Volvió a bostezar El hombre gruñó algo, se colocó un pantalón de pana descolorido, un suéter negro muy estrecho y se calzó unas zapatillas de tenis.
– Pues a lo mejor me voy luego con la Puri -dijo la mujer.
– Siempre estás en el jodido bingo -dijo sin quitarse el cigarrillo de la boca-. Eres más tonta que Abundio. Ahí os dejáis toda la pasta.
La mujer se encogió de hombros.
– Me gusta -dijo.
– A lo mejor me acerco más tarde a verte. Espérame en el club.
La mujer no contestó y el tipo abrió la puerta y la cerró de un portazo.
El bar estaba enfrente y era una antigua casa de peones camineros a la que habían pintado la fachada de azul y colocado un cartel en la puerta en el que ponía Bar El Tropezón, Vinos y Cervezas.
La puerta estaba abierta y su interior era oscuro y fresco. El mostrador era demasiado alto y estaba pintado también de azul. Había dos hombres acodados en él que bebían vino en silencio. Uno llevaba una boina y el otro era gordo.
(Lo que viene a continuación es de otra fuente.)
**src/rtl/regAddrPkg.sv**
```systemverilog
package regAddrPkg;

  // =========================================================================
  // Widths
  // =========================================================================

  // Architectural register field as it appears in the instruction
  localparam int ArchRegWidth = 4;
  // Banked register file size, user set plus banks plus scratch
  localparam int PhysRegCount = 32;
  localparam int PhysIdxWidth = $clog2(PhysRegCount);
  // userSys, fiq, irq, svc, abort, undef
  localparam int NumModes = 6;
  // Low bits of CPSR holding the mode
  localparam int ModeCodeWidth = 5;

  typedef logic [ArchRegWidth-1:0] archRegT;
  // All zeros means no register
  typedef logic [PhysRegCount-1:0] physSelT;
  typedef logic [NumModes-1:0] modeOneHotT;

  // =========================================================================
  // Decoder ports
  // =========================================================================

  localparam int NumAddrPorts = 4;
  localparam int PortRa1 = 0;
  localparam int PortRa2 = 1;
  localparam int PortWa3 = 2;
  // Long multiply low destination, decoded in execute
  localparam int PortRdLo = 3;

  // =========================================================================
  // Processor modes
  // =========================================================================

  // CPSR[4:0] encodings
  localparam logic [ModeCodeWidth-1:0] ModeUser = 5'b10000;
  localparam logic [ModeCodeWidth-1:0] ModeSystem = 5'b11111;
  localparam logic [ModeCodeWidth-1:0] ModeFiq = 5'b10001;
  localparam logic [ModeCodeWidth-1:0] ModeIrq = 5'b10010;
  localparam logic [ModeCodeWidth-1:0] ModeSvc = 5'b10011;
  localparam logic [ModeCodeWidth-1:0] ModeAbort = 5'b10111;
  localparam logic [ModeCodeWidth-1:0] ModeUndef = 5'b11011;

  // Bit positions inside modeOneHotT, userSys is the MSB
  localparam int ModeBitUserSys = 5;
  localparam int ModeBitFiq = 4;
  localparam int ModeBitIrq = 3;
  localparam int ModeBitSvc = 2;
  localparam int ModeBitAbort = 1;
  localparam int ModeBitUndef = 0;

  // =========================================================================
  // Register map
  // =========================================================================

  // Architectural registers with special banking
  localparam archRegT FiqLowReg = 4'd8;
  localparam archRegT FiqHighReg = 4'd12;
  localparam archRegT SpReg = 4'd13;
  localparam archRegT LrReg = 4'd14;
  localparam archRegT PcReg = 4'd15;

  // Physical base indices
  localparam logic [PhysIdxWidth-1:0] PhysUserBase = 5'd0;
  localparam logic [PhysIdxWidth-1:0] PhysFiqR8Base = 5'd16;
  localparam logic [PhysIdxWidth-1:0] PhysFiqR13Base = 5'd21;
  localparam logic [PhysIdxWidth-1:0] PhysIrqR13Base = 5'd23;
  localparam logic [PhysIdxWidth-1:0] PhysSvcR13Base = 5'd25;
  localparam logic [PhysIdxWidth-1:0] PhysAbortR13Base = 5'd27;
  localparam logic [PhysIdxWidth-1:0] PhysUndefR13Base = 5'd29;
  // Scratch slot used by multi-cycle sequences
  localparam logic [PhysIdxWidth-1:0] PhysScratch = 5'd31;

endpackage
```
**src/rtl/hazardAddrPipe.sv**
```systemverilog
`timescale 1ns/1ps

module hazardAddrPipe (
  input  logic clk,
  input  logic arstN,
  // Hazard unit controls
  input  logic stallE,
  input  logic stallM,
  input  logic flushM,
  input  logic stallW,
  input  logic flushW,
  // Decode-stage selects
  input  regAddrPkg::physSelT ra1D,
  input  regAddrPkg::physSelT ra2D,
  input  regAddrPkg::physSelT wa3D,
  input  logic rmImmD,
  // Writeback destination to the register file
  output regAddrPkg::physSelT wa3W,
  // Forwarding and stall matches
  output logic match1DE,
  output logic match2DE,
  output logic match1EM,
  output logic match2EM,
  output logic match1EW,
  output logic match2EW
);
  import regAddrPkg::*;

  physSelT wa3E;
  physSelT ra1E;
  physSelT ra2E;
  // Execute copy of the immediate flag
  logic rmImmE;
  physSelT wa3M;

  // =========================================================================
  // Execute stage
  // =========================================================================

  always_ff @(posedge clk or negedge arstN) begin
    if (!arstN) begin
      wa3E <= '0;
      ra1E <= '0;
      ra2E <= '0;
      rmImmE <= 1'b0;
    end else if (!stallE) begin
      wa3E <= wa3D;
      ra1E <= ra1D;
      ra2E <= ra2D;
      rmImmE <= rmImmD;
    end
  end

  // Decode reads against the instruction now in execute
  // Zero select is no register and never matches
  assign match1DE = (wa3E == ra1D) && (wa3E != '0);
  // Immediate in bits 3:0 is not a register read
  assign match2DE = (wa3E == ra2D) && (wa3E != '0) && !rmImmD;

  // =========================================================================
  // Memory stage
  // =========================================================================

  always_ff @(posedge clk or negedge arstN) begin
    if (!arstN) begin
      wa3M <= '0;
      match1EM <= 1'b0;
      match2EM <= 1'b0;
    end else if (flushM) begin
      // Bubble, flush wins over a stall
      wa3M <= '0;
      match1EM <= 1'b0;
      match2EM <= 1'b0;
    end else if (!stallM) begin
      wa3M <= wa3E;
      // Decode matches move along with their instruction
      match1EM <= match1DE;
      match2EM <= match2DE;
    end
  end

  // =========================================================================
  // Writeback stage
  // =========================================================================

  always_ff @(posedge clk or negedge arstN) begin
    if (!arstN) begin
      wa3W <= '0;
    end else if (flushW) begin
      wa3W <= '0;
    end else if (!stallW) begin
      wa3W <= wa3M;
    end
  end

  // Writeback result against execute operands
  assign match1EW = (wa3W == ra1E) && (wa3W != '0);
  // Same suppression as decode, carried in rmImmE
  assign match2EW = (wa3W == ra2E) && (wa3W != '0) && !rmImmE;

  // =========================================================================
  // Checks
  // =========================================================================

  // Flushed memory stage drives no forwarding next cycle
  flushMBubble: assert property (
    @(posedge clk) disable iff (!arstN)
    flushM |=> (wa3M == '0) && !match1EM && !match2EM
  ) else $error("memory stage not empty after flushM");

  // Flushed writeback stage cannot match the execute operands
  flushWBubble: assert property (
    @(posedge clk) disable iff (!arstN)
    flushW |=> (wa3W == '0) && !match1EW && !match2EW
  ) else $error("writeback stage not empty after flushW");

  // At most one register written per cycle
  wa3WOneHot: assert property (
    @(posedge clk) disable iff (!arstN)
    $onehot0(wa3W)
  ) else $error("wa3W %h selects more than one register", wa3W);

endmodule

```
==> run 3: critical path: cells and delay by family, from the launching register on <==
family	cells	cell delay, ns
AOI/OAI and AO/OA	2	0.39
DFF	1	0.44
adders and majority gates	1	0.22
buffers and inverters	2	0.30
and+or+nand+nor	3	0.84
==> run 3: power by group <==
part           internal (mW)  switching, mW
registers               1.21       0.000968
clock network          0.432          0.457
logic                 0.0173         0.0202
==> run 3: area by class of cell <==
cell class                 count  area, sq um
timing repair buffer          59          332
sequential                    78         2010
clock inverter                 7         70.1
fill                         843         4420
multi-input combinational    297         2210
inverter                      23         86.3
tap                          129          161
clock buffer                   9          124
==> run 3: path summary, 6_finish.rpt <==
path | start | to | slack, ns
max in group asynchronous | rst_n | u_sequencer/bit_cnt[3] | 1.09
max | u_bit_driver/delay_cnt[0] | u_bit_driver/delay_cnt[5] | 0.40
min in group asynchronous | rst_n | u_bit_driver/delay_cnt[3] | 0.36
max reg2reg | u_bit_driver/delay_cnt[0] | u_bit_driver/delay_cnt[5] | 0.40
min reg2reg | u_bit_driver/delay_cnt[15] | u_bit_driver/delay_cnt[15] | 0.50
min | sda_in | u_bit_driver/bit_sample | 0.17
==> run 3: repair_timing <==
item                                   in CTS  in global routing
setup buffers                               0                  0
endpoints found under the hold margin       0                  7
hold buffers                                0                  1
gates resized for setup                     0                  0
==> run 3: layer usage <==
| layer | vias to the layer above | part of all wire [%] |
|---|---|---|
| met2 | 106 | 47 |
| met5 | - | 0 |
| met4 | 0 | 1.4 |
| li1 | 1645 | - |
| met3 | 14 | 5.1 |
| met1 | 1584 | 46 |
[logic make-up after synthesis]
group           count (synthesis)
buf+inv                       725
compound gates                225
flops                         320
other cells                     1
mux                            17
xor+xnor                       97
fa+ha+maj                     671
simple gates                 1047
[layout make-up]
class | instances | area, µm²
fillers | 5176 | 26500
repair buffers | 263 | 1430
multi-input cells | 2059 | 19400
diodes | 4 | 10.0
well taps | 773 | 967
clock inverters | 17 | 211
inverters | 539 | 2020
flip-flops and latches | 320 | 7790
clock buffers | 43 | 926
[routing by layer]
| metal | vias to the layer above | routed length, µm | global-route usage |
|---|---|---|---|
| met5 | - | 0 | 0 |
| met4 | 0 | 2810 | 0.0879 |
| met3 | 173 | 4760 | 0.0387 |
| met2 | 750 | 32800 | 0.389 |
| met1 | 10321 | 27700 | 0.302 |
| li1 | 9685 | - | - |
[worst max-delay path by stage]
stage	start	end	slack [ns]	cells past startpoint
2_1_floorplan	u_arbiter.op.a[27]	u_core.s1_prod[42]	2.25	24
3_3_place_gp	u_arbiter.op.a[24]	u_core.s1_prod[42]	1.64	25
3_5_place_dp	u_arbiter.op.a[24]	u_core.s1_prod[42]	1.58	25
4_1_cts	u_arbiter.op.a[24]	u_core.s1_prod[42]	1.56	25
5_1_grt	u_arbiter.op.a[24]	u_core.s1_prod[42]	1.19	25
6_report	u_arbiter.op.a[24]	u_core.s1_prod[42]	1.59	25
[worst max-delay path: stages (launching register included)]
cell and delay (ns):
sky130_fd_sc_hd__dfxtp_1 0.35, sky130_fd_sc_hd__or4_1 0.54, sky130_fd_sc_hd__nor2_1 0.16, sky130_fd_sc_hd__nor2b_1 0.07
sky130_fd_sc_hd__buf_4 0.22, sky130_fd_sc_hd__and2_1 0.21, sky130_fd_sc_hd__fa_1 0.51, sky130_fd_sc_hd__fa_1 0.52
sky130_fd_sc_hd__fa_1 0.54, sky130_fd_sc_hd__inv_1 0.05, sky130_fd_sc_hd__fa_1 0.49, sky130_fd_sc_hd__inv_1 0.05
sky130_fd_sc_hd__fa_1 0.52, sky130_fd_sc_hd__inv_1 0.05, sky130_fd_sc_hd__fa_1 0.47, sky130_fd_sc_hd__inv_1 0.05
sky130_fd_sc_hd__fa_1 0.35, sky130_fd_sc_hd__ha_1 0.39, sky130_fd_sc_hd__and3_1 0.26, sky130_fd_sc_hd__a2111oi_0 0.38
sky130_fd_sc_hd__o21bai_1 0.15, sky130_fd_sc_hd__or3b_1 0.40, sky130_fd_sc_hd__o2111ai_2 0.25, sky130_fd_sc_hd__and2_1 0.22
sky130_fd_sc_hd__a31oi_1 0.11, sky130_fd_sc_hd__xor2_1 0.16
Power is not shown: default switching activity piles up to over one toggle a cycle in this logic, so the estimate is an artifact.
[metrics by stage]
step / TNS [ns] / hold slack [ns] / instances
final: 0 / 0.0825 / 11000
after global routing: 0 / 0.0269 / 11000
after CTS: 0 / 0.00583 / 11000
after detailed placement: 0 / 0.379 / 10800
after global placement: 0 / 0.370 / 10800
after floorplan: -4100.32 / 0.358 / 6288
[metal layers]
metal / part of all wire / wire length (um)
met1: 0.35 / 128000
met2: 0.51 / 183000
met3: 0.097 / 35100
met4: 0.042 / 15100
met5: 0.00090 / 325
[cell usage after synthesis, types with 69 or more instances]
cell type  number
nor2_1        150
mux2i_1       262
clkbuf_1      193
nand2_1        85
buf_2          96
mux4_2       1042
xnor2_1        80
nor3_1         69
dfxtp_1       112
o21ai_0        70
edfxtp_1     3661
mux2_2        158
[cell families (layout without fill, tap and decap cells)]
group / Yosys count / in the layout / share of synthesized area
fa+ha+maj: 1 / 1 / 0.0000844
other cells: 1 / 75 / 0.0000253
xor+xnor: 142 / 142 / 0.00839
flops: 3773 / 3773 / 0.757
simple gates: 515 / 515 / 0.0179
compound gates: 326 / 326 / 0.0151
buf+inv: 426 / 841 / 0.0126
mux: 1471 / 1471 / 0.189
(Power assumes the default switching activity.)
File: config.mk
export PLATFORM = sky130hd
export DESIGN_NAME = periph_regs
export DESIGN_NICKNAME = d
export VERILOG_FILES = /design/src/cluster_pkg.sv /design/src/periph_regs.sv
export SDC_FILE = /design/constraint.sdc
export NUM_CORES = 1
export LEC_CHECK = 0
export BUFFER_PORTS_ARGS = -buffer_cell sky130_fd_sc_hd__buf_4
export CAP_MARGIN = 20
export CORE_AREA = 2 2 134 136
export CTS_BUF_LIST = sky130_fd_sc_hd__clkbuf_4 sky130_fd_sc_hd__clkbuf_8 sky130_fd_sc_hd__clkbuf_16
export DETAILED_ROUTE_END_ITERATION = 12
export DIE_AREA = 0 0 136 138
export HOLD_SLACK_MARGIN = 0.12
export PLACE_DENSITY = 0.79
export SYNTH_ARGS = -nofsm -noshare
export SYNTH_HDL_FRONTEND = slang
export SYNTH_SLANG_ARGS = --single-unit
File: constraint.sdc
create_clock -name clk -period 2.79 [get_ports clk]
set_input_delay 0.558 -clock clk [delete_from_list [all_inputs] [get_ports clk]]
set_output_delay 0.558 -clock clk [all_outputs]
set_load 0.01 [all_outputs]
File: src/cluster_pkg.sv
////////////////////////////////////////
// Narrow AXI4-Lite types for the cluster control port
// No bursts, IDs or user bits
////////////////////////////////////////

package cluster_pkg;

  ////////////////////////////////////////
  // Widths
  ////////////////////////////////////////

  parameter int unsigned addr_width = 32;
  parameter int unsigned data_width = 32;
  parameter int unsigned strb_width = data_width / 8;

  typedef logic [addr_width-1:0] addr_t;
  typedef logic [data_width-1:0] data_t;
  typedef logic [strb_width-1:0] strb_t;
  typedef logic [1:0]            resp_t;

  // AXI response codes
  localparam resp_t resp_okay   = 2'b00;
  localparam resp_t resp_slverr = 2'b10;
  localparam resp_t resp_decerr = 2'b11;

  ////////////////////////////////////////
  // Peripheral map
  ////////////////////////////////////////

  localparam addr_t scratch_0_offset      = 32'h0000_0000;
  localparam addr_t scratch_1_offset      = 32'h0000_0004;
  localparam addr_t scratch_2_offset      = 32'h0000_0008;
  localparam addr_t scratch_3_offset      = 32'h0000_000C;
  localparam addr_t cl_clint_set_offset   = 32'h0000_0010;
  localparam addr_t cl_clint_clear_offset = 32'h0000_0014;

  // Size of the window after the TCDM
  localparam int unsigned periph_window_bytes = 4096;

  ////////////////////////////////////////
  // Channel bundles
  ////////////////////////////////////////

  // Manager to subordinate
  typedef struct packed {
    addr_t aw_addr;
    logic  aw_valid;
    data_t w_data;
    strb_t w_strb;
    logic  w_valid;
    logic  b_ready;
    addr_t ar_addr;
    logic  ar_valid;
    logic  r_ready;
  } axil_req_t;

  // Subordinate to manager
  typedef struct packed {
    logic  aw_ready;
    logic  w_ready;
    resp_t b_resp;
    logic  b_valid;
    logic  ar_ready;
    data_t r_data;
    resp_t r_resp;
    logic  r_valid;
  } axil_resp_t;

  // Byte lanes of wdata replace old where the strobe is set
  function automatic data_t strb_merge(input data_t old, input data_t wdata, input strb_t strb);
    data_t res;
    res = old;
    for (int b = 0; b < strb_width; b++) begin
      if (strb[b]) begin
        res[8*b +: 8] = wdata[8*b +: 8];
      end
    end
    return res;
  endfunction

endpackage

File: src/periph_regs.sv
////////////////////////////////////////
// CLINT writes ignore strobes, nr_cores up to 32
// Unused offsets answer SLVERR
////////////////////////////////////////
`timescale 1ns/1ps

module periph_regs #(
  parameter int unsigned nr_cores = 8
) (
  input  logic                    clk,
  input  logic                    rst_n,
  input  cluster_pkg::axil_req_t  req,
  output cluster_pkg::axil_resp_t resp,
  output logic [nr_cores-1:0]     msip,
  output cluster_pkg::addr_t      boot_addr
);

  typedef enum logic [1:0] {st_idle, st_wdata, st_bresp, st_rresp} state_e;

  state_e              state_q;
  cluster_pkg::data_t  scratch_q [4];
  logic [nr_cores-1:0] clint_q;
  cluster_pkg::addr_t  waddr_q;
  cluster_pkg::resp_t  wr_resp;
  cluster_pkg::resp_t  bresp_q;
  cluster_pkg::data_t  rd_data;
  cluster_pkg::resp_t  rd_resp;
  cluster_pkg::data_t  rdata_q;
  cluster_pkg::resp_t  rresp_q;
  logic                aw_xfer;
  logic                w_xfer;
  logic                ar_xfer;

  assign aw_xfer = req.aw_valid && resp.aw_ready;
  assign w_xfer  = req.w_valid && resp.w_ready;
  assign ar_xfer = req.ar_valid && resp.ar_ready;

  ////////////////////////////////////////
  // Handshake FSM
  ////////////////////////////////////////

  always_ff @(posedge clk) begin
    if (rst_n) begin
      state_q <= st_idle;
    end else begin
      case (state_q)
        st_idle: begin
          if (aw_xfer) begin
            state_q <= st_wdata;
          end else if (ar_xfer) begin
            state_q <= st_rresp;
          end
        end
        st_wdata: if (w_xfer) state_q <= st_bresp;
        st_bresp: if (req.b_ready) state_q <= st_idle;
        default:  if (req.r_ready) state_q <= st_idle;
      endcase
    end
  end

  ////////////////////////////////////////
  // Register file
  ////////////////////////////////////////

  // Write offset valid?
  always_comb begin
    case (waddr_q)
      cluster_pkg::scratch_0_offset,
      cluster_pkg::scratch_1_offset,
      cluster_pkg::scratch_2_offset,
      cluster_pkg::scratch_3_offset,
      cluster_pkg::cl_clint_set_offset,
      cluster_pkg::cl_clint_clear_offset: wr_resp = cluster_pkg::resp_okay;
      default:                            wr_resp = cluster_pkg::resp_slverr;
    endcase
  end

  // Takes effect on the W edge, visible the cycle after
  always_ff @(posedge clk) begin
    if (rst_n) begin
      scratch_q <= '{default: '0};
      clint_q   <= '0;
    end else if (w_xfer) begin
      case (waddr_q)
        cluster_pkg::scratch_0_offset:
          scratch_q[0] <= cluster_pkg::strb_merge(scratch_q[0], req.w_data, req.w_strb);
        cluster_pkg::scratch_1_offset:
          scratch_q[1] <= cluster_pkg::strb_merge(scratch_q[1], req.w_data, req.w_strb);
        cluster_pkg::scratch_2_offset:
          scratch_q[2] <= cluster_pkg::strb_merge(scratch_q[2], req.w_data, req.w_strb);
        cluster_pkg::scratch_3_offset:
          scratch_q[3] <= cluster_pkg::strb_merge(scratch_q[3], req.w_data, req.w_strb);
        cluster_pkg::cl_clint_set_offset:   clint_q <= clint_q | req.w_data[nr_cores-1:0];
        cluster_pkg::cl_clint_clear_offset: clint_q <= clint_q & ~req.w_data[nr_cores-1:0];
        default: ;
      endcase
    end
  end

  // Read mux on the AR address
  always_comb begin
    rd_data = '0;
    rd_resp = cluster_pkg::resp_okay;
    case (req.ar_addr)
      cluster_pkg::scratch_0_offset:      rd_data = scratch_q[0];
      cluster_pkg::scratch_1_offset:      rd_data = scratch_q[1];
      cluster_pkg::scratch_2_offset:      rd_data = scratch_q[2];
      cluster_pkg::scratch_3_offset:      rd_data = scratch_q[3];
      cluster_pkg::cl_clint_set_offset,
      cluster_pkg::cl_clint_clear_offset: rd_data = cluster_pkg::data_t'(clint_q);
      default:                            rd_resp = cluster_pkg::resp_slverr;
    endcase
  end

  always_ff @(posedge clk) begin
    if (aw_xfer) begin
      waddr_q <= req.aw_addr;
    end
    if (w_xfer) begin
      bresp_q <= wr_resp;
    end
    if (ar_xfer) begin
      rdata_q <= rd_data;
      rresp_q <= rd_resp;
    end
  end

  always_comb begin
    resp          = '0;
    resp.aw_ready = (state_q == st_idle);
    resp.ar_ready = (state_q == st_idle) && !req.aw_valid;
    resp.w_ready  = (state_q == st_wdata);
    resp.b_valid  = (state_q == st_bresp);
    resp.b_resp   = bresp_q;
    resp.r_valid  = (state_q == st_rresp);
    resp.r_data   = rdata_q;
    resp.r_resp   = rresp_q;
  end

  // Scratch 1 is the boot entry point
  assign boot_addr = cluster_pkg::addr_t'(scratch_q[1]);
  assign msip      = clint_q;

endmodule

==> insert_results.sql <==
INSERT INTO impl_metrics (metric_group, metric, value, unit) VALUES
('routing', 'route.final.wire_length', '19900', 'um'),
('power', 'power.share.clock', '0.439', ''),
('cts', 'cts_num_sinks', '204', ''),
('synthesis', 'synth.largest_area_cell', 'dfxtp_1', ''),
('global_routing', 'global_route.usage.total', '0.213', ''),
('routing', 'drtIter0Drc', '288', ''),
('global_routing', 'grt.overflow.total', '0', ''),
('synthesis', 'synth_async_sr_flop_share', '0', ''),
('cts', 'tritoncts.num_buffers', '22', ''),
('status', 'run_status', 'finished clean', ''),
('floorplanning', 'die_h', '138', 'um'),
('sta', 'fin_tns_setup', '0', 'ns'),
('synthesis', 'netlist_top_cells_area', 'dfxtp_1 29%, edfxtp_1 21%, mux2i_1 15%', ''),
('cts', 'cts-hold-fix-buffers', '0', ''),
('final_layout', 'seqCellArea', '4740', 'sq um'),
('sta', 'final-max-slew-violation-count', '0', ''),
('floorplanning', 'boundaryPins', '188', ''),
('synthesis', 'syn_avg_cell_area', '12.6', 'sq um'),
('cts', 'cts-root-to-sink-buffers', '3', ''),
('power', 'worst_ir_drop_vdd', '0.000505', 'V'),
('worst_setup_path', 'cp_endpoint_kind', 'register', ''),
('sta', 'post-route-min-period', '2.37', 'ns'),
('final_layout', 'syn_to_final_growth', '22.4', '%'),
('sta', 'fmax', '421', 'MHz'),
('worst_setup_path', 'timing.critical_path.from_type', 'register', ''),
('sta', 'finClkSkew', '0.0159', 'ns'),
('cts', 'postCtsResizedCells', '0', ''),
('power', 'switching_power', '1.38', 'mW'),
('routing', 'routed-via-count', '6085', ''),
('sta', 'maxSlewHeadroom', '0.569', ''),
('final_layout', 'fill_cells', '1335', ''),
('synthesis', 'synth_fa_ha_area_frac', '0', ''),
('worst_setup_path', 'required', '3.18', 'ns'),
('synthesis', 'synth.ff_latch_count', '204', ''),
('sta', 'hold_viol', '0', ''),
('cts', 'clk_latency', '0.49', 'ns'),
('sta', 'final_critical_path_setup_slack', '0.416', 'ns'),
('place', 'detailedPlacementHpwl', '13500', 'um'),
('synthesis', 'synth-seq-area-share', '0.506', ''),
('power', 'combinationalPowerShare', '0.068', ''),
('floorplanning', 'floorplan.die_area', '18800', 'sq um'),
('routing', 'route.detailed.vias_per_inst', '5.35', ''),
('synthesis', 'synth-simple-area-share', '0.206', ''),
('global_routing', 'grt_pass1_vias', '6241', ''),
('final_layout', 'n_antenna_cell', '0', ''),
('job', 'cap_viol_max_count', '0', ''),
('cts', 'maximum_level_of_the_cts_h_tree', '1', ''),
('routing', 'drtAntennaViolNets', '0', ''),
('power', 'seq_power_share', '0.493', ''),
('synthesis', 'synth_compound_gate_area_share', '0.0126', ''),
('synthesis', 'synth_area', '9370', 'sq um'),
('routing', 'average_detailed_routed_wire_length_per_instance', '17.5', 'um'),
('cts', 'clock_tree.root_cell', 'clkbuf_16', ''),
('synthesis', 'yosys_cell_types', '39', ''),
('floorplanning', 'starting_utilization_of_the_core_area', '0.534', ''),
('synthesis', 'synth_xor_area_frac', '0', ''),
('place', 'finalWeightedCongestion', '0.747', ''),
('final_layout', 'most_frequent_cells_in_the_layout', '201 x buf_4, 169 x nand2b_1, 138 x dfxtp_1', ''),
('routing', 'drt_pass1_iterations', '4', ''),
('cts', 'cts.clk_slew.worst_paths', '0.06', 'ns'),
('global_routing', 'grt_start_max_net_pins', '61', ''),
('hold_path', 'holdCritPathClass', 'in2reg', ''),
('worst_setup_path', 'critical_path.max_fanout', '8', ''),
('power', 'p_per_cell_area', '562', 'nW/um^2'),
('final_layout', 'stdcell_area', '11500', 'sq um'),
('floorplanning', 'die_wd', '136', 'um'),
('synthesis', 'synth.top_cell.area_share', '0.295', ''),
('cts', 'tritoncts_clock_tree', 'built', ''),
('cts', 'cts_setup_buffers', '0', ''),
('sta', 'rsz_0062_raised_after_global_routing', 'false', ''),
('synthesis', 'post_synth_mux_area_share', '0.222', '');
## area by class of cell
cell class,instances,share of cell area
tap,229,0.0250
inverter,3,0.000982
sequential,204,0.414
timing repair buffer,204,0.137
multi-input combinational,458,0.362
clock inverter,9,0.00578
clock buffer,30,0.0564
## logic make-up (layout without fill, tap and decap cells)
family,after synthesis,count (layout)
muxes,168,168
other,1,2
and+or+nand+nor,273,273
AOI/OAI and AO/OA,15,15
DFF,204,204
buffers and inverters,84,246
## power by group through the flow
stage | clock (mW) | sequential, mW | combinational, mW
after floorplan | 0 | 3.24 | 0.221
after global placement | 0 | 3.24 | 0.442
after detailed placement | 0 | 3.24 | 0.445
after CTS | 2.88 | 3.18 | 0.447
after global routing | 3.02 | 3.18 | 0.475
final | 2.83 | 3.18 | 0.441
## through the flow
step / cells / util / hold slack [ns]
2_1_floorplan: 746 / - / 0.445
3_3_place_gp: 1098 / 0.614 / 0.458
3_5_place_dp: 1098 / 0.614 / 0.460
4_1_cts: 1137 / 0.654 / 0.221
5_1_grt: 1137 / 0.654 / 0.214
6_report: 1137 / 0.654 / 0.239
## sequential cells by signal, indices dropped and copies added (netlist names), named ones only
| register | cells |
|---|---|
| boot_addr | 32 |
| rresp_q | 1 |
| bresp_q | 1 |
| rdata_q | 32 |
| waddr_q | 32 |
| scratch_q | 96 |
| state_q | 2 |
## critical path, stage by stage, from the launching register on
cell and delay (ns):
edfxtp_1 0.35, or4_1 0.73, nor4_4 0.34, and3_1 0.54, mux2i_1 0.31
## path summary, 6_finish.rpt
check                           cells after the start  slack, ns           from            end
worst max-delay path                                4       0.42     waddr_q[7]   scratch_q[1]
worst min-delay path                                1       0.24        req[97]    waddr_q[24]
worst max register to register                      4       0.42     waddr_q[7]   scratch_q[1]
worst min register to register                      2       0.47  scratch_q[31]  scratch_q[31]
## layer usage
metal  track usage  part of all wire  vias up
li1              -                 -     2924
met1         0.281              0.43     2950
met2         0.355              0.49      173
met3        0.0403             0.052       38
met4        0.0680             0.024        0
met5             0                 0        -
## cells in the mapped netlist, types with 4 or more instances
cell      number
nor3_1         5
and2_1        27
dfxtp_1      138
nand2b_1     169
mux2i_1      136
buf_4         35
edfxtp_1      66
nand4b_1       4
buf_6          5
buf_1          6
nor4_4         4
nand3_1        9
nor4b_1        9
and3_1         4
nand3_4       12
nor2_1         5
clkbuf_1      30
nor4_1        11
buf_2          4
mux4_2        32
a22o_1         8
(Power assumes the default switching activity.)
El hombre llamado Chema entró y golpeó el mostrador.
– ¡Vicente! -llamó.
De uno de los rincones surgió una voz:
– ¡Chema, eh Chema! ¡Estoy aquí!
Alguien agitaba un bastón, sentado junto a la pared del fondo. Había cinco o seis mesas y sólo una de ellas estaba ocupada. El hombre sentado en el rincón volvió a hablar:
– ¡Estoy aquí! -gritó.
Vicente salió del interior del bar.
– Chema, te están buscando -dijo. Era un sujeto alto y desgarbado, mal afeitado y con una nuez que le sobresalía del cuello como si se hubiese tragado un vaso-. ¿Se te ha atragantado el gatillazo, eh? -se rió.
El llamado Chema, lo miró y no contestó. Se acercó hasta el rincón y saludó al que le aguardaba.
– ¿Qué te trae por aquí, Miguel? -le golpeó el hombro-. ¿Qué pasa?
El hombre del bastón sonrió. Sus abultados labios mostraron unos dientes blancos, grandes y parejos.
– Siéntate, Chema. ¿Tomamos algo? Pídeme una cerveza.
El aludido asintió y se dirigió al hombre del mostrador.
– ¡Vicente, trae dos cañas!
Se sentó con la silla al revés y tamborileó la mesa con los dedos.